Render the composed overlay:

bash skills/splunk-observability-cisco-ai-pod-integration/scripts/setup.sh \
  --render --validate \
  --realm us0 \
  --cluster-name atl-ai-pod \
  --distribution openshift \
  --nim-scrape-mode endpoints \
  --enable-dcgm-pod-labels \
  --output-dir splunk-observability-cisco-ai-pod-rendered

If a Splunk OTel Collector is already running, apply the overlay in place and run live validation:

bash skills/splunk-observability-cisco-ai-pod-integration/scripts/setup.sh \
  --render --apply-existing-collector --validate --live \
  --realm us0 \
  --cluster-name atl-ai-pod \
  --distribution openshift \
  --collector-release splunk-otel-collector \
  --collector-namespace splunk-otel \
  --o11y-token-file /path/to/o11y-token \
  --output-dir splunk-observability-cisco-ai-pod-rendered

For greenfield installs, apply child manifests (Intersight, optional DCGM patch) + merge overlay + apply via base collector:

bash splunk-observability-cisco-ai-pod-rendered/scripts/handoff-base-collector.sh
bash splunk-observability-cisco-ai-pod-rendered/scripts/handoff-dashboards.sh
bash splunk-observability-cisco-ai-pod-rendered/scripts/handoff-detectors.sh

Hand-offs

Splunk OTel Collector base install: splunk-observability-otel-collector-setup with --distribution openshift (default; configurable).
HEC for K8s container logs: splunk-hec-service-setup.
Dashboards: splunk-observability-dashboard-builder.
Detectors: splunk-observability-native-ops.
Component skills (composed): Nexus / Intersight / GPU child skills.

Out of scope

All children's out-of-scope items (NVIDIA GPU Operator install, DCGM Exporter install, NIM/vLLM/Milvus/Trident/Portworx/Redfish exporter deployment, OpenShift cluster bootstrap, Cisco Intersight account creation).

Validation

bash skills/splunk-observability-cisco-ai-pod-integration/scripts/validate.sh

Runs each child skill's validate.sh recursively, then adds AI-Pod-specific checks: oc get deployment -n intersight-otel, log tail for <release>-splunk-otel-collector-k8s-cluster-receiver, RBAC patch presence when endpoint-SD is used, optional SignalFlow probes for num_requests_running, milvus_proxy_req_count, vllm:e2e_request_latency_seconds.

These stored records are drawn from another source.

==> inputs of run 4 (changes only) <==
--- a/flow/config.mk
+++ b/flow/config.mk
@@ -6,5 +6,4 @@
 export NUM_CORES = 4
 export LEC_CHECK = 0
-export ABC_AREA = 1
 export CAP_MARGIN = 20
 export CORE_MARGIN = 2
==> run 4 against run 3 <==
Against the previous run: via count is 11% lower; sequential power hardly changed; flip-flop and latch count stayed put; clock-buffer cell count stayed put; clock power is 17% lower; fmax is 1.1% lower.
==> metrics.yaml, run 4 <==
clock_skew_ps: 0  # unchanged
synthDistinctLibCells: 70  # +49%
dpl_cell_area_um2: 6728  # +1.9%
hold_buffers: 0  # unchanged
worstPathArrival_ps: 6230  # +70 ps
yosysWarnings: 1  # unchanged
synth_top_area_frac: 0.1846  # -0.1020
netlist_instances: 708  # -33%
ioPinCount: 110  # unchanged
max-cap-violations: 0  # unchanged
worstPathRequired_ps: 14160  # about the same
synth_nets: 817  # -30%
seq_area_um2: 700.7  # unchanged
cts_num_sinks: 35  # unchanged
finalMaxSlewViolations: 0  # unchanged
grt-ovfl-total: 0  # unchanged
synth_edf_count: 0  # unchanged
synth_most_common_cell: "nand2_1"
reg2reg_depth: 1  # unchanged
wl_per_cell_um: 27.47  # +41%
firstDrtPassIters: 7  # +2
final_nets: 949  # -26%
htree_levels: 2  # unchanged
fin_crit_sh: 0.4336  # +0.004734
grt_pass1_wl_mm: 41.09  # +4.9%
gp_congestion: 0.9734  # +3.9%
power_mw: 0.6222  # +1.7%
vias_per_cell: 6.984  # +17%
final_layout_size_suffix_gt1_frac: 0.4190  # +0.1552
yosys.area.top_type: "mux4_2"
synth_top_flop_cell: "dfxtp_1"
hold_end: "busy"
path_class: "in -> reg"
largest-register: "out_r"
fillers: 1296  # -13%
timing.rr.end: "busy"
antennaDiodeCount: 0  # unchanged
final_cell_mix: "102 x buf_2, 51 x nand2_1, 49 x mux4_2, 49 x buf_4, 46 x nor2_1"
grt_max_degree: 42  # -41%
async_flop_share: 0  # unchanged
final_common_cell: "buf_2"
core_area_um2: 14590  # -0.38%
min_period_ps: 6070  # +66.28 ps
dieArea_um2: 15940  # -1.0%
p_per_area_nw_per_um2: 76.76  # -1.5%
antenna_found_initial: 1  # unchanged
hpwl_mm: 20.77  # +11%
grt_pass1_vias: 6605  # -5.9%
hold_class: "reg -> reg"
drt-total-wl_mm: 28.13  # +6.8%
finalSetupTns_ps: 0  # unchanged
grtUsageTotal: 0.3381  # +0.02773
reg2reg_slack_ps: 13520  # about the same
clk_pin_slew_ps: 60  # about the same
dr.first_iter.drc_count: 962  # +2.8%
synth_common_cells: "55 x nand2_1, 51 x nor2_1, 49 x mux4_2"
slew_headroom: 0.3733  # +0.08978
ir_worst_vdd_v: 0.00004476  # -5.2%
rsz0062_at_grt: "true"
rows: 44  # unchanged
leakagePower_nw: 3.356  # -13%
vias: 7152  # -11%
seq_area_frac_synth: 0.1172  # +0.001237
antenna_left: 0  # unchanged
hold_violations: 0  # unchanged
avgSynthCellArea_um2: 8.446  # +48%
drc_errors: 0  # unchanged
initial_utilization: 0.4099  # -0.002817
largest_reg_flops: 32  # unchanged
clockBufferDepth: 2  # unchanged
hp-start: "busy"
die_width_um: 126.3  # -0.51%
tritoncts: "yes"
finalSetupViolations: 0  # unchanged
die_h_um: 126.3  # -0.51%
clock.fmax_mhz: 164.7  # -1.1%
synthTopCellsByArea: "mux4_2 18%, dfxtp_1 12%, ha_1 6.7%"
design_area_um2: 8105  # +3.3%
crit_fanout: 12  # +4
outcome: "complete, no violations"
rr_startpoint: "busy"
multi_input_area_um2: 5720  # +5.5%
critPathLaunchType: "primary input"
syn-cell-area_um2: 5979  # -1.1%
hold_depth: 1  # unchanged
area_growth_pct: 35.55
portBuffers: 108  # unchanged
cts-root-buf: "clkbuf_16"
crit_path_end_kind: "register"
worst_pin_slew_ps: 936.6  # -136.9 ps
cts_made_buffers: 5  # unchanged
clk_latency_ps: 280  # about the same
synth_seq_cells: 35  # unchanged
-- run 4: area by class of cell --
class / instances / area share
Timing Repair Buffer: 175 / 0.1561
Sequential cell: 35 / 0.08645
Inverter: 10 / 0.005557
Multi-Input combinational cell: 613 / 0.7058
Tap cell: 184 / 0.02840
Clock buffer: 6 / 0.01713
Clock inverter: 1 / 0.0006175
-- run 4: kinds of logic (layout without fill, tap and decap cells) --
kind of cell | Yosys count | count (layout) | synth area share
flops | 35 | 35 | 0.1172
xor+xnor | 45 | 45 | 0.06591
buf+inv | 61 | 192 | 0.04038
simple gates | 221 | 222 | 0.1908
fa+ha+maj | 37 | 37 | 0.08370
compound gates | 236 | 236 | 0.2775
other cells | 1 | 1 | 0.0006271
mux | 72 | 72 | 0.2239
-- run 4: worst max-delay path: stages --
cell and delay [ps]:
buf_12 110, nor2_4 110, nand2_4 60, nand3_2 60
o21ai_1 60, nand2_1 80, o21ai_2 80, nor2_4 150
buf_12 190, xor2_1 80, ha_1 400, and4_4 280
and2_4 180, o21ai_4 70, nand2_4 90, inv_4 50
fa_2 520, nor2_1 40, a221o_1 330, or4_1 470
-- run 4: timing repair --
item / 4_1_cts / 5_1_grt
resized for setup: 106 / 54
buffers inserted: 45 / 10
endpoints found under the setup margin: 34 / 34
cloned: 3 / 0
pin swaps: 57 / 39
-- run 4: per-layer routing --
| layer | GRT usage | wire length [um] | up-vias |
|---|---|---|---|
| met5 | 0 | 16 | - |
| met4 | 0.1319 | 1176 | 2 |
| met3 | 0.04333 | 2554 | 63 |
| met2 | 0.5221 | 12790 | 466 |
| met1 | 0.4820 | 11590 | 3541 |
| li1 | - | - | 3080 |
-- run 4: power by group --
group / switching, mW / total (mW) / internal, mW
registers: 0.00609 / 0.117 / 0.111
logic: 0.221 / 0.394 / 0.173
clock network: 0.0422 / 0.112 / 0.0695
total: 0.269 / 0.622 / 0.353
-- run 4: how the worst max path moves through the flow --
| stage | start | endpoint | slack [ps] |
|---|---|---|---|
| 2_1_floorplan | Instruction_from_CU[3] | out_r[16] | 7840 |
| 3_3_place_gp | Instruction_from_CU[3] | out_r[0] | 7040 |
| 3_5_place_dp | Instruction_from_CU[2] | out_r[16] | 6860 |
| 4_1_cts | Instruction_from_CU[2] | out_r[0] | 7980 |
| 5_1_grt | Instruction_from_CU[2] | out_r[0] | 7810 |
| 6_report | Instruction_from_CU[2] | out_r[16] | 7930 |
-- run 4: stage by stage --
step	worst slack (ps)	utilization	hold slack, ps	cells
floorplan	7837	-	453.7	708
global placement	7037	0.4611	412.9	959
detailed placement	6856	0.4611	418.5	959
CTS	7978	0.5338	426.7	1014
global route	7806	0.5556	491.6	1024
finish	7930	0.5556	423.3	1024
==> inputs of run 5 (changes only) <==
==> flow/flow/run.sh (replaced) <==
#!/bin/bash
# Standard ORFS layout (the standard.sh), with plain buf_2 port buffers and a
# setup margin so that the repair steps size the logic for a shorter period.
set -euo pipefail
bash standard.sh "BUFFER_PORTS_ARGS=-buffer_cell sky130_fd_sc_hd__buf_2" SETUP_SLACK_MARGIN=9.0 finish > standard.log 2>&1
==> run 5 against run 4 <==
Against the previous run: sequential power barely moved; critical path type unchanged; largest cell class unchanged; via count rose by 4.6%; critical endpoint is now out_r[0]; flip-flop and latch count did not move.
Source: an optimization exercise on an open RTL-to-GDS flow (aim: low power). Production flows keep margins and buffers that such runs may drop. Only simulation tests tie the RTL to the original design; equivalence was not proved. The flow treats the clock pin as an ideal source. Dropping or thinning the clock tree relies on that and would not hold on a real chip. Power and IR drop assume default switching activity.

== v6 ==
==> flow/design.v (excerpt) <==
module fifo #(
    parameter DATA_WIDTH = 16,
    parameter DEPTH = 64,
    parameter ALMOST_FULL_THRESH = 56,
    parameter ALMOST_EMPTY_THRESH = 8
)(
    input                   clk,
    input                   rst_n,
    input                   wr_en,
    input  [DATA_WIDTH-1:0] wr_data,
    input                   rd_en,
    output [DATA_WIDTH-1:0] rd_data,
    output                  full,
    output                  empty,
    output                  almost_full,
    output                  almost_empty,
    output                  overflow_err,
    output                  underflow_err,
    output [DATA_WIDTH-1:0] fifo_count
);
    localparam AW = 6;
    reg [DATA_WIDTH-1:0] mem [0:DEPTH-1];
    reg [AW-1:0] wp_r;
    reg [AW-1:0] rp_r;
    reg [AW:0]   cnt_r;
    reg [DATA_WIDTH-1:0] rd_r;
    reg alive;
    reg rd_valid;
    reg overflow_flag, underflow_flag;
    wire [AW:0]   count = cnt_r & {(AW+1){alive}};
    wire [AW-1:0] wp    = wp_r & {AW{alive}};
    wire [AW-1:0] rp    = rp_r & {AW{alive}};
    assign full         = count[AW];
    assign empty        = (count == 0);
    assign almost_full  = (count >= ALMOST_FULL_THRESH);
    assign almost_empty = (count <= ALMOST_EMPTY_THRESH);
    assign overflow_err = overflow_flag;
    assign underflow_err= underflow_flag;
    assign fifo_count   = {{(DATA_WIDTH-AW-1){1'b0}}, count};
    assign rd_data      = rd_r & {DATA_WIDTH{rd_valid}};
    wire wr_acc = wr_en & ~full;
    wire rd_acc = rd_en & ~empty;
    always @(posedge clk or negedge rst_n) begin
        if (!rst_n) begin
            alive    <= 1'b0;
            rd_valid <= 1'b0;
        end else begin
            alive    <= alive | wr_en | rd_en;
            rd_valid <= rd_valid | rd_acc;
        end
    end
    wire [AW-1:0] wa = {wp[0], wp[1], wp[2], wp[3], wp[4], wp[5]};
    wire [AW-1:0] ra = {rp[0], rp[1], rp[2], rp[3], rp[4], rp[5]};
    always @(posedge clk) begin
        if (wr_acc)
            mem[wa] <= wr_data;
    end
  ...
Size: roughly 2,500 cells after synthesis, roughly 1,100 flip-flops, about 58 I/O pins.
export LEC_CHECK = 0
export CAP_MARGIN = 0
export CORE_MARGIN = 2
export CORE_UTILIZATION = 60
export PLACE_DENSITY = 0.8
export SLEW_MARGIN = 0
create_clock -name core_clock -period 3.3 [get_ports {clk}]
standard.sh (not shown) runs the stock make flow with config.mk's settings and CLKGATE_MAP_FILE= SYNTH_SCRIPT=/design/flow/synth_recipe.tcl, a recipe that flattens the netlist after the stock synthesis.
==> flow/flow/run.sh <==
#!/bin/bash
# Standard layout (the standard.sh) with a custom clock tree: ORFS's cts step
# sources flow/custom_cts.tcl (PRE_CTS_TCL), which pulls each group of flip-flops
# together around its clock driver, builds the tree, gives the output ports
# plain buffers instead of delay cells, and stands in for repair_clock_inverters
# and TritonCTS. Everything else is the standard flow.
set -euo pipefail
export PRE_CTS_TCL="$(pwd)/flow/custom_cts.tcl"
export CCTS_CLK=clk
export CCTS_LEVELS="sky130_fd_sc_hd__clkinv_8:30 sky130_fd_sc_hd__clkinv_16:6 sky130_fd_sc_hd__clkbuf_8:3"
export CCTS_OUTBUF=sky130_fd_sc_hd__buf_2
export CCTS_SHRINK=0.1
bash standard.sh > standard.log 2>&1
==> flow/flow/custom_cts.tcl <==
# Custom clock tree, sourced by ORFS's cts step (PRE_CTS_TCL) before its calls to
# repair_clock_inverters and clock_tree_synthesis, which it then replaces with
# no-ops.
# CCTS_LEVELS lists, from the flip-flops up, "cell:max_loads" for each level of
# the tree; the last entry repeats until one cell remains, and that cell is the
# only load of the clock port. At each level the loads are split into compact
# groups by recursive balanced bisection of their placement, and each group gets
# one cell at its centre. Inverting levels must come in pairs, so every
# flip-flop sees the clock port's polarity.
set ::ccts_block [ord::get_db_block]
set ::ccts_db [ord::get_db]
set clk_net [$::ccts_block findNet $::env(CCTS_CLK)]

proc ccts_split {items nparts} {
  if {$nparts <= 1} { return [list $items] }
  set xs [lmap it $items {lindex $it 0}]
  set ys [lmap it $items {lindex $it 1}]
  set dx [expr {[tcl::mathfunc::max {*}$xs] - [tcl::mathfunc::min {*}$xs]}]
  set dy [expr {[tcl::mathfunc::max {*}$ys] - [tcl::mathfunc::min {*}$ys]}]
  set key [expr {$dx >= $dy ? 0 : 1}]
  set sorted [lsort -real -index $key $items]
  set na [expr {$nparts / 2}]
  set nb [expr {$nparts - $na}]
  set n [llength $sorted]
  set cut [expr {int(round(double($n) * $na / $nparts))}]
  set a [lrange $sorted 0 [expr {$cut - 1}]]
  set b [lrange $sorted $cut end]
  return [concat [ccts_split $a $na] [ccts_split $b $nb]]
}

proc ccts_center {items} {
  set sx 0.0; set sy 0.0
  foreach it $items { set sx [expr {$sx + [lindex $it 0]}]; set sy [expr {$sy + [lindex $it 1]}] }
  set n [llength $items]
  return [list [expr {int($sx / $n)}] [expr {int($sy / $n)}]]
}

proc ccts_pin {master dir} {
  foreach mt [$master getMTerms] {
    if {[$mt getSigType] ne "SIGNAL"} continue
    if {[$mt getIoType] eq $dir} { return [$mt getName] }
  }
  error "custom cts: no $dir pin on [$master getName]"
}

set ::ccts_count 0
proc ccts_add_cell {level master x y loads} {
  set name "ccts_${level}_$::ccts_count"
  incr ::ccts_count
  set inst [odb::dbInst_create $::ccts_block $master $name]
  set net [odb::dbNet_create $::ccts_block "clknet_$name"]
  $net setSigType CLOCK
  [$inst findITerm [ccts_pin $master OUTPUT]] connect $net
  foreach it $loads {
    set iterm [lindex $it 2]
    $iterm disconnect
    $iterm connect $net
  }
  set w [$master getWidth]
  set h [$master getHeight]
  $inst setLocation [expr {$x - $w / 2}] [expr {$y - $h / 2}]
  $inst setPlacementStatus PLACED
  return [list $x $y [$inst findITerm [ccts_pin $master INPUT]]]
}

set sinks {}
foreach iterm [$clk_net getITerms] {
  set bb [[$iterm getInst] getBBox]
  lappend sinks [list [expr {([$bb xMin] + [$bb xMax]) / 2}] [expr {([$bb yMin] + [$bb yMax]) / 2}] $iterm]
}
puts "custom cts: [llength $sinks] sinks on [$clk_net getName]"

set specs $::env(CCTS_LEVELS)
set level 0
set nodes $sinks
set inversions 0
while {1} {
  set spec [lindex $specs [expr {min($level, [llength $specs] - 1)}]]
  lassign [split $spec :] cell maxn
  set master [$::ccts_db findMaster $cell]
  if {$master eq "NULL" || $master eq ""} { error "custom cts: no cell $cell" }
  set ngroups [expr {int(ceil(double([llength $nodes]) / $maxn))}]
  if {$level >= [llength $specs] - 1 && [llength $nodes] > 1 && $ngroups == 1} { set ngroups 1 }
  set groups [ccts_split $nodes $ngroups]
  set next {}
  foreach g $groups {
    lassign [ccts_center $g] x y
    if {$level == 0 && [info exists ::env(CCTS_SHRINK)]} {
      # pull the group's flip-flops towards its centre (detailed placement
      # legalises them afterwards)
      set a $::env(CCTS_SHRINK)
      foreach it $g {
        set inst [[lindex $it 2] getInst]
        lassign [$inst getLocation] lx ly
        set nx [expr {int($x + $a * ([lindex $it 0] - $x)) - ([lindex $it 0] - $lx)}]
        set ny [expr {int($y + $a * ([lindex $it 1] - $y)) - ([lindex $it 1] - $ly)}]
        $inst setLocation $nx $ny
      }
    }
    lappend next [ccts_add_cell $level $master $x $y $g]
  }
  if {[string match "*inv*" $cell]} { incr inversions }
  puts "custom cts: level $level: [llength $nodes] loads in [llength $groups] groups of $cell"
  set nodes $next
  incr level
  if {[llength $nodes] == 1 && $level >= [llength $specs]} break
}
if {$inversions % 2} { error "custom cts: odd number of inverting levels" }
[lindex $nodes 0 2] connect $clk_net

# Optionally give the output ports faster buffers than the delay cells the
# standard flow's port buffering picked (CCTS_OUTBUF, same function: a buffer).
if {[info exists ::env(CCTS_OUTBUF)]} {
  set outbuf [$::ccts_db findMaster $::env(CCTS_OUTBUF)]
  set nswap 0
  foreach bt [$::ccts_block getBTerms] {
    if {[$bt getIoType] ne "OUTPUT"} continue
    set net [$bt getNet]
    if {$net eq "NULL"} continue
    foreach it [$net getITerms] {
      if {![$it isOutputSignal]} continue
      set inst [$it getInst]
      if {[[$inst getMaster] getName] eq "sky130_fd_sc_hd__clkdlybuf4s50_1"} {
        $inst swapMaster $outbuf
        incr nswap
      }
    }
  }
  puts "custom cts: $nswap output port buffers now [$outbuf getName]"
}

proc ::repair_clock_inverters {args} { puts "custom clock tree: repair_clock_inverters skipped" }
proc ::clock_tree_synthesis {args} { puts "custom clock tree: clock_tree_synthesis skipped" }
[inputs] v7 vs v6
==> flow/flow/run.sh <==
#!/bin/bash
# Standard layout (the standard.sh) with a custom clock tree: ORFS's cts step
# sources flow/custom_cts.tcl (PRE_CTS_TCL), which builds the tree, gives the
# output ports plain buffers instead of delay cells, and stands in for
# repair_clock_inverters and TritonCTS. Everything else is the standard flow.
set -euo pipefail
export PRE_CTS_TCL="$(pwd)/flow/custom_cts.tcl"
export CCTS_CLK=clk
export CCTS_LEVELS="sky130_fd_sc_hd__clkinv_8:30 sky130_fd_sc_hd__clkinv_16:5 sky130_fd_sc_hd__clkbuf_16:4"
export CCTS_OUTBUF=sky130_fd_sc_hd__buf_2
bash standard.sh > standard.log 2>&1
diff --git a/flow/flow/custom_cts.tcl b/flow/flow/custom_cts.tcl
--- a/flow/flow/custom_cts.tcl
+++ b/flow/flow/custom_cts.tcl
@@ -86,16 +86,4 @@
   foreach g $groups {
     lassign [ccts_center $g] x y
-    if {$level == 0 && [info exists ::env(CCTS_SHRINK)]} {
-      # pull the group's flip-flops towards its centre (detailed placement
-      # legalises them afterwards)
-      set a $::env(CCTS_SHRINK)
-      foreach it $g {
-        set inst [[lindex $it 2] getInst]
-        lassign [$inst getLocation] lx ly
-        set nx [expr {int($x + $a * ([lindex $it 0] - $x)) - ([lindex $it 0] - $lx)}]
-        set ny [expr {int($y + $a * ([lindex $it 1] - $y)) - ([lindex $it 1] - $ly)}]
-        $inst setLocation $nx $ny
-      }
-    }
     lappend next [ccts_add_cell $level $master $x $y $g]
   }
==> comparison <==
[v7] period utilization fell 3.2 points relative to v6. Compare v7 and v6 | combinational group share of total power lower: v7. Taking v6 as the reference, in v7 utilization did not really move, wire length of the first global-routing pass went down, cts-stage hold buffer count flat, growth of design area from synthesis to finish higher, largest stage delay on the critical path moved down. Compared with v6, v7 has extra setup slack. Note that the wire length recorded for v6 amounts to 1.2 times the value seen in v7.
No run of this note takes its clock network from TritonCTS; it comes from the design's own scripts or RTL.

With --live, validation prefers oc, falls back to kubectl, passes --live through to child validators, and fails on Intersight OTLP export errors such as unknown service opentelemetry.proto.collector.metrics.v1.MetricsService.

See reference.md and references/composition-and-overlay-merge.md, nim-vllm-scrape-catalog.md, milvus-storage-redfish.md, openshift-scc.md, workshop-multi-tenant.md, ai-pod-dashboards-catalog.md, endpoints-rbac-patch.md, dual-pipeline-filtering.md, nim-scrape-modes.md, production-troubleshooting-atl-ocp2.md, troubleshooting.md for the full annexes.